### EXERCISE PROMPT
Among the entries below, one line contains "part | leakage" and another contains "No activity file". Transcribe those two lines and every line between them, exactly.

### DATA FOR REVIEW
____________

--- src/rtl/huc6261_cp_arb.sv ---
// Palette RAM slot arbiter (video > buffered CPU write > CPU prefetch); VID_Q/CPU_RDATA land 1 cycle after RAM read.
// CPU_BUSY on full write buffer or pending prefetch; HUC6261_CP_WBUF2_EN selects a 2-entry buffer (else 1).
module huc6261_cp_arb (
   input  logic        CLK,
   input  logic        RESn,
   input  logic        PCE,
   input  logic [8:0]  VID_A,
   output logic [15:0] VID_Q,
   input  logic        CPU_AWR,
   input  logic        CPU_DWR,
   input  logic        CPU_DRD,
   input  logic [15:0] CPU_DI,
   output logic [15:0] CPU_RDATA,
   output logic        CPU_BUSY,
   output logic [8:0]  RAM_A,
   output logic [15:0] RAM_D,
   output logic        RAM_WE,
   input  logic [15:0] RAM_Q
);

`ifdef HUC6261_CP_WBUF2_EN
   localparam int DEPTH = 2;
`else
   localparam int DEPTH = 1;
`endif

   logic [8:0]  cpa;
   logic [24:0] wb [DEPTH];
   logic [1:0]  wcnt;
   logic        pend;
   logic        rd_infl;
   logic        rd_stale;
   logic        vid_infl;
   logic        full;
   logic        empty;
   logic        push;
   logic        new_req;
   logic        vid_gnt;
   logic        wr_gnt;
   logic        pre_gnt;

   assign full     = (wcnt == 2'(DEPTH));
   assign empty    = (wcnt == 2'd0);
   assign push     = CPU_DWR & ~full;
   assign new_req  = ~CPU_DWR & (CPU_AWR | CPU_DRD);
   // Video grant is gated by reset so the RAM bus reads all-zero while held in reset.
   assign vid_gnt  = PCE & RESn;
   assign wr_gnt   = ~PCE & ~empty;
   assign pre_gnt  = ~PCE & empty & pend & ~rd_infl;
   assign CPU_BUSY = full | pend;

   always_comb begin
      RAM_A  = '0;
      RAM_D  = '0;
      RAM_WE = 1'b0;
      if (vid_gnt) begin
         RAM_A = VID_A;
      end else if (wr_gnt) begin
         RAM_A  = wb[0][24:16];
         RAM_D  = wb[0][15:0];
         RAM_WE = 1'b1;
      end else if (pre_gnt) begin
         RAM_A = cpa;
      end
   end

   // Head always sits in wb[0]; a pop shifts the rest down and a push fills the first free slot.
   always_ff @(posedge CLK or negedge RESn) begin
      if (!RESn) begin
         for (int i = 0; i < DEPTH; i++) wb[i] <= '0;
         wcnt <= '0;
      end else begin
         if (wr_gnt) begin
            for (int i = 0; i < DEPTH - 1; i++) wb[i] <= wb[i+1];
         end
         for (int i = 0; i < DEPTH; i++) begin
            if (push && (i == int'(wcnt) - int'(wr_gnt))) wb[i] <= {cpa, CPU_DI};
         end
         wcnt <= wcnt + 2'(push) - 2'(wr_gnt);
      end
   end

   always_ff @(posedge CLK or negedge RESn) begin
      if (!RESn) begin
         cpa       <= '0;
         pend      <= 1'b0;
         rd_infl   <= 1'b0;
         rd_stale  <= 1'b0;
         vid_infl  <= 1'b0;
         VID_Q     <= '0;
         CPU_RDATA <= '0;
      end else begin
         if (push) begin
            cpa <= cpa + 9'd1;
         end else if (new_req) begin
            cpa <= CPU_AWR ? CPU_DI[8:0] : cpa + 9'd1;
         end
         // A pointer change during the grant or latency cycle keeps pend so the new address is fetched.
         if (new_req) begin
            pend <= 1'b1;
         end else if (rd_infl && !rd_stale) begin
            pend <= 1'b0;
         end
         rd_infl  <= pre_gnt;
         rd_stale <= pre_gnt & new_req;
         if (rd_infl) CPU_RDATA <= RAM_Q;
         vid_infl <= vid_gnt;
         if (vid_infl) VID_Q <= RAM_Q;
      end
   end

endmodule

____________

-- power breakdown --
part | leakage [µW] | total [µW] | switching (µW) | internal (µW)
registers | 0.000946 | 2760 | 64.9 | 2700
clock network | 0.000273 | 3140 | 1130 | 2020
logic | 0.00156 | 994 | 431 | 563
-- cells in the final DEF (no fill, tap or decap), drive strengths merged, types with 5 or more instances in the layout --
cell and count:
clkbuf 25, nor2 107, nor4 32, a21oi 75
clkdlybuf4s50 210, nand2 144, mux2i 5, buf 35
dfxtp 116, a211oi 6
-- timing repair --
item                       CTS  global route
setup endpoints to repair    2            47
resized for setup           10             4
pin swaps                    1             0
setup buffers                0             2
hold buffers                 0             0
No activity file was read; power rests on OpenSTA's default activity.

____________

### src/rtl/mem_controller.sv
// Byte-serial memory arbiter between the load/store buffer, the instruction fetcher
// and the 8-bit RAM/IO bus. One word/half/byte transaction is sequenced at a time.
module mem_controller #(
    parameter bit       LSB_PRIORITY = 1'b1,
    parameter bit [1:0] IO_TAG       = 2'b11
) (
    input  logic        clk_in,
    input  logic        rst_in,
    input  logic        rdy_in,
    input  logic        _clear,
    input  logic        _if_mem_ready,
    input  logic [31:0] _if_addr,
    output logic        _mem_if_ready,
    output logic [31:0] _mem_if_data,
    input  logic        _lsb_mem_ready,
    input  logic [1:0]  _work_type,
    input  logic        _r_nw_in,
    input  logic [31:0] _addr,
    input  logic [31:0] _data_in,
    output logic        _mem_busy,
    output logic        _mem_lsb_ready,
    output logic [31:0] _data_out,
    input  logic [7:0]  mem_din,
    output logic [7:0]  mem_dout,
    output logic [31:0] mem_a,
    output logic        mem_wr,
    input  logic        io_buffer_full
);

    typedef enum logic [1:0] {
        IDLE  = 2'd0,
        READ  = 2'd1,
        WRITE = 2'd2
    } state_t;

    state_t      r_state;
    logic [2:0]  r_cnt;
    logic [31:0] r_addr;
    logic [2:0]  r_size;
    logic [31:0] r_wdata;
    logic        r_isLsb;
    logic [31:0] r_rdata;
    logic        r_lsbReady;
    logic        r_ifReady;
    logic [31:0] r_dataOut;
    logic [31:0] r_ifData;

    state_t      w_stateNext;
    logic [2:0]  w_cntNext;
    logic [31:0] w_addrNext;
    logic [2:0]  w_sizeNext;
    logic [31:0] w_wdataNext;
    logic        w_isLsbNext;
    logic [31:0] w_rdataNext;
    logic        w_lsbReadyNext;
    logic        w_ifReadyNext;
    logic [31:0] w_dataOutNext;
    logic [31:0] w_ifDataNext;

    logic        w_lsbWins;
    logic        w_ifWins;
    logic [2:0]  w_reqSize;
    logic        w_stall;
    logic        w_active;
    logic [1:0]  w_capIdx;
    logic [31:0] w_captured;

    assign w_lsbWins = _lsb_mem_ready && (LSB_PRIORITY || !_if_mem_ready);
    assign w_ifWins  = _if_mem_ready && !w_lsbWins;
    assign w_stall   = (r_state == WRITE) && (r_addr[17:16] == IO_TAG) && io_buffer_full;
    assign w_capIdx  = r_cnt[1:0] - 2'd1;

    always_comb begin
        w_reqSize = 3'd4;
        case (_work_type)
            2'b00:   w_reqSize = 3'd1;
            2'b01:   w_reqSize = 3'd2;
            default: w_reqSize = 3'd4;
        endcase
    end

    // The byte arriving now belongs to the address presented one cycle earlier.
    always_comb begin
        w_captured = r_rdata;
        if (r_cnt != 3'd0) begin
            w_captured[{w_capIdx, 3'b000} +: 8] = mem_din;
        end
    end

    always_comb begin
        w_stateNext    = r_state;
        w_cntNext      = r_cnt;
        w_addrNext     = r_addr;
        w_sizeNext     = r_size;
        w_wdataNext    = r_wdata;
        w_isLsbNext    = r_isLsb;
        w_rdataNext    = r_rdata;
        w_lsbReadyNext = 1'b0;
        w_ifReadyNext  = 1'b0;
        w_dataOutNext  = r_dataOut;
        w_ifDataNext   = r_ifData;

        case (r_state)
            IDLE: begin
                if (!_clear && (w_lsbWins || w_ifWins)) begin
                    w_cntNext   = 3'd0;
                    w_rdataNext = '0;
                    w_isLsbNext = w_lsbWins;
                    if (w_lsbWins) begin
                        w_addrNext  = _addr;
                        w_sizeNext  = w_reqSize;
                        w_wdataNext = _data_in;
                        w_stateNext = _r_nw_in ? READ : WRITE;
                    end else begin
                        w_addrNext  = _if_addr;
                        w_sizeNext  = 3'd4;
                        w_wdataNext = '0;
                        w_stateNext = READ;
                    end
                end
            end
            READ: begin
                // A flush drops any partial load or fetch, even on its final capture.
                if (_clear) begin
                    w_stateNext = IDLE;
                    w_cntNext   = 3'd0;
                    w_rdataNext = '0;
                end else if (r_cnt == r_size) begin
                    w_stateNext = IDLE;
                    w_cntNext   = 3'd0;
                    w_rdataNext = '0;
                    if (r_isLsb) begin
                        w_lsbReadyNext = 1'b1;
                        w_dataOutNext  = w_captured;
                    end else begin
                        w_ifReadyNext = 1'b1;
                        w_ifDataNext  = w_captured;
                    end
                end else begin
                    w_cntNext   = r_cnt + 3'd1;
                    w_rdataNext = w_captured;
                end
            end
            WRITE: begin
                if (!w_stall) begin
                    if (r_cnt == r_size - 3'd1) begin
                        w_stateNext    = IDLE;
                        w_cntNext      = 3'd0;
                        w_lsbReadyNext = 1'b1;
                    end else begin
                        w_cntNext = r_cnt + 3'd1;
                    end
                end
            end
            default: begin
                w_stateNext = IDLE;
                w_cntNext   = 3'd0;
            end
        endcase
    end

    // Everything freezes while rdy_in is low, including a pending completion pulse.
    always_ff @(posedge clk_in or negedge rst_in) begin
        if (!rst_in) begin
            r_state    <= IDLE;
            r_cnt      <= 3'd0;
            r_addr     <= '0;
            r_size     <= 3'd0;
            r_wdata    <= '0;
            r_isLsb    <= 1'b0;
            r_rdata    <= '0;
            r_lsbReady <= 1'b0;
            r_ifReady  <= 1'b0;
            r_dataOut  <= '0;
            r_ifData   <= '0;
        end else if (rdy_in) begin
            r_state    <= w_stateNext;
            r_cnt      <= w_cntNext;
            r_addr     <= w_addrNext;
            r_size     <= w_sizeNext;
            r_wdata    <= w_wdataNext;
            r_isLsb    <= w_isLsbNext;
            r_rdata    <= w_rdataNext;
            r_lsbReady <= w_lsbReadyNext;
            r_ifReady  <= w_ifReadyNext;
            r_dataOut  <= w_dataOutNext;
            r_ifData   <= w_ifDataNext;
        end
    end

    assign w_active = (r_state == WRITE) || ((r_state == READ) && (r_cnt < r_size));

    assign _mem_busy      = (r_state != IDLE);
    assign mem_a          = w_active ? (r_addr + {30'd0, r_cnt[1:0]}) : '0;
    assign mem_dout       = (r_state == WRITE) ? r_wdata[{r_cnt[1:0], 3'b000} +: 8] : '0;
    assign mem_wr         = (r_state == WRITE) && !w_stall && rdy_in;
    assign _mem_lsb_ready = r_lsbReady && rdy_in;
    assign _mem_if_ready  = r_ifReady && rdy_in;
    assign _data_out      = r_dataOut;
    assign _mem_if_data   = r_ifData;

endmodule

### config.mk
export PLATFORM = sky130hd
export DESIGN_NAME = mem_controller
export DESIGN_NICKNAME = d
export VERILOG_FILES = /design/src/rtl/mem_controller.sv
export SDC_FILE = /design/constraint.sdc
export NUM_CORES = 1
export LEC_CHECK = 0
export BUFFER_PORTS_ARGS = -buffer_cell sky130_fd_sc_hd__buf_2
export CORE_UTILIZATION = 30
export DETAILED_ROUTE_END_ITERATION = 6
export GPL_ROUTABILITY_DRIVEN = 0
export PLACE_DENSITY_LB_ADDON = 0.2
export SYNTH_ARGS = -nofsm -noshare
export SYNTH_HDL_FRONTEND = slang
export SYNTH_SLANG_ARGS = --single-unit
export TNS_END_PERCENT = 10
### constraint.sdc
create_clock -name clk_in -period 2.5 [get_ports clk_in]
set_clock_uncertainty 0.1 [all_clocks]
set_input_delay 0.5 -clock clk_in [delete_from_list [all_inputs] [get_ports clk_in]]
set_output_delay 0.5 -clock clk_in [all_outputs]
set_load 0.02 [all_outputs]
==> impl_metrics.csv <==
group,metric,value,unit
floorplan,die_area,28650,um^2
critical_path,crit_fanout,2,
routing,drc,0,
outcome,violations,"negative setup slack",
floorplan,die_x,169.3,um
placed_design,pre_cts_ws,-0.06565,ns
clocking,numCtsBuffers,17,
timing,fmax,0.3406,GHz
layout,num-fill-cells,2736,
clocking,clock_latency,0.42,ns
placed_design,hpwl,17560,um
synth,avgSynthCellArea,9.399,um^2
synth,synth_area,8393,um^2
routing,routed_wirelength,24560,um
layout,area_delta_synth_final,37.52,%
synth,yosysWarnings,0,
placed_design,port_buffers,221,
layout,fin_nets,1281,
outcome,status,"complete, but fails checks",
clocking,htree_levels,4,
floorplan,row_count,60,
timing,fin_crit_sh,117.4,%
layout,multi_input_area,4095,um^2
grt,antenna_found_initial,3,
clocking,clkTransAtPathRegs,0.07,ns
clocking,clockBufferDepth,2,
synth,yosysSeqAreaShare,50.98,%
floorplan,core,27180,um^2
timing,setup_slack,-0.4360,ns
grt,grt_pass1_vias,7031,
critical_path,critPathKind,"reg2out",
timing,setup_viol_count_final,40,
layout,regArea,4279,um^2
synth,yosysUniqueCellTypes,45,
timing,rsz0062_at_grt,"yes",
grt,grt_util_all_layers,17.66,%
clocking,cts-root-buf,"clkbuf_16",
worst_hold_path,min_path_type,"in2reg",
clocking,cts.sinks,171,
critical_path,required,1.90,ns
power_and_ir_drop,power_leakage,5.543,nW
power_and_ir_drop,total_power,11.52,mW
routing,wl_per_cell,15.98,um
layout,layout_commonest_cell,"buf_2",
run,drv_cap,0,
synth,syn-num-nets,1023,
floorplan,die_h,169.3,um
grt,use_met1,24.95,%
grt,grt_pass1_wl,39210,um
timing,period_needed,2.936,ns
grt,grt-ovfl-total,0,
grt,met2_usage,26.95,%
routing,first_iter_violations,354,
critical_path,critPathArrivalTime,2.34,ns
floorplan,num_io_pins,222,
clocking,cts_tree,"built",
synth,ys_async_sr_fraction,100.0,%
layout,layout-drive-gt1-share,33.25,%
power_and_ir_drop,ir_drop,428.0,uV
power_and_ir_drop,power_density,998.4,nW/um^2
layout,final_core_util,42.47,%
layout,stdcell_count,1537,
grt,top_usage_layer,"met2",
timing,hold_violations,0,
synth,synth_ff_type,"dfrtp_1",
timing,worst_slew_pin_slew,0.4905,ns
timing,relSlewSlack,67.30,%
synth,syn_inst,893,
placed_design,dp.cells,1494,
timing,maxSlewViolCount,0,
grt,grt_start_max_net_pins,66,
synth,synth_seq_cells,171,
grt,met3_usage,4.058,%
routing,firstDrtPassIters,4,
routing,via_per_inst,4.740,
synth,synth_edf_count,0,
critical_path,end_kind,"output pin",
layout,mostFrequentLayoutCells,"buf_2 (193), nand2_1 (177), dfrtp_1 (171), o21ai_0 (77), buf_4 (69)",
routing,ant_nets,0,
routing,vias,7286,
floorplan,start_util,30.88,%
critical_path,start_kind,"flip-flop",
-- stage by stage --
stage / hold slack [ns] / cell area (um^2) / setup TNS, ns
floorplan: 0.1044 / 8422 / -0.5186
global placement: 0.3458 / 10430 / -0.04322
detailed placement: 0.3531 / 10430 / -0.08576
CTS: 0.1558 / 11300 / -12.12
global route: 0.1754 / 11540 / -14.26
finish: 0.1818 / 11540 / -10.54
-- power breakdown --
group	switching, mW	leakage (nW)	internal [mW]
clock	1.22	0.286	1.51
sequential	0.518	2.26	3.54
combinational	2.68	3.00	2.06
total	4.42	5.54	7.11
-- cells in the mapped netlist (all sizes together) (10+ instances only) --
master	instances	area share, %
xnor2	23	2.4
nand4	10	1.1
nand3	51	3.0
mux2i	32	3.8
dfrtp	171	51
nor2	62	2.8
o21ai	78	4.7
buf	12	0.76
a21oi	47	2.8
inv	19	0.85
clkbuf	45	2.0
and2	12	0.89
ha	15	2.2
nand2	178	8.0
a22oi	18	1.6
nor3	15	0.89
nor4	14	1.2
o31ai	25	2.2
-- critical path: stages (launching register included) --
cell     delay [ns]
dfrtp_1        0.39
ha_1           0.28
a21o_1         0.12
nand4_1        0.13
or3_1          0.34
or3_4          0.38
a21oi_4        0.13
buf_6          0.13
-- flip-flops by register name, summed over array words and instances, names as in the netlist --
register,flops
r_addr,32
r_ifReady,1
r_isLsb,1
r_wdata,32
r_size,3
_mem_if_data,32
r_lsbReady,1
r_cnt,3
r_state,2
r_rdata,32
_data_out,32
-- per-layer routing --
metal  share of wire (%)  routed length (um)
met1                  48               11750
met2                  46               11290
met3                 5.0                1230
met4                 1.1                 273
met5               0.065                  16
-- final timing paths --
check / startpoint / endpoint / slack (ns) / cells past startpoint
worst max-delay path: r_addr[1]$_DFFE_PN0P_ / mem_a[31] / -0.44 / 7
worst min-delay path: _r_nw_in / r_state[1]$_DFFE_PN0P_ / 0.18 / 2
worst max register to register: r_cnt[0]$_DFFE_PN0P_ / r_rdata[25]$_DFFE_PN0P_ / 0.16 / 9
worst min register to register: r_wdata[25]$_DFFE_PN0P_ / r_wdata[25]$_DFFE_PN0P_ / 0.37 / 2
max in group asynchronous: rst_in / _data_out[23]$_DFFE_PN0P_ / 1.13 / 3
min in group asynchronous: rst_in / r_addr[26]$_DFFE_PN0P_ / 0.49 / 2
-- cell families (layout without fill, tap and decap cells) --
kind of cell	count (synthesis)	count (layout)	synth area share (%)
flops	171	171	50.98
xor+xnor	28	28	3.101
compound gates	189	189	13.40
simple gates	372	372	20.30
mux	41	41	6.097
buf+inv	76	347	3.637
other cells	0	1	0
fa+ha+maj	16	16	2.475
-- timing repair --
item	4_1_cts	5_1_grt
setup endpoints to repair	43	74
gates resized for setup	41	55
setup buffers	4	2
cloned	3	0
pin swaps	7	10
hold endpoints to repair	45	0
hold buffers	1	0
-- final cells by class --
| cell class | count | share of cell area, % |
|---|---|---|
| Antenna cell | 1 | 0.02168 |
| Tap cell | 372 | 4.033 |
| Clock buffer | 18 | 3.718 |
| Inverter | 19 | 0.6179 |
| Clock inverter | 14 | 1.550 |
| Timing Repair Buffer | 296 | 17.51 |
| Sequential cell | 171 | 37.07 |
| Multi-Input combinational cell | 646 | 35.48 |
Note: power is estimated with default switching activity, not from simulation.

____________

### REPLY
part | leakage [µW] | total [µW] | switching (µW) | internal (µW)
registers | 0.000946 | 2760 | 64.9 | 2700
clock network | 0.000273 | 3140 | 1130 | 2020
logic | 0.00156 | 994 | 431 | 563
-- cells in the final DEF (no fill, tap or decap), drive strengths merged, types with 5 or more instances in the layout --
cell and count:
clkbuf 25, nor2 107, nor4 32, a21oi 75
clkdlybuf4s50 210, nand2 144, mux2i 5, buf 35
dfxtp 116, a211oi 6
-- timing repair --
item                       CTS  global route
setup endpoints to repair    2            47
resized for setup           10             4
pin swaps                    1             0
setup buffers                0             2
hold buffers                 0             0
No activity file was read; power rests on OpenSTA's default activity.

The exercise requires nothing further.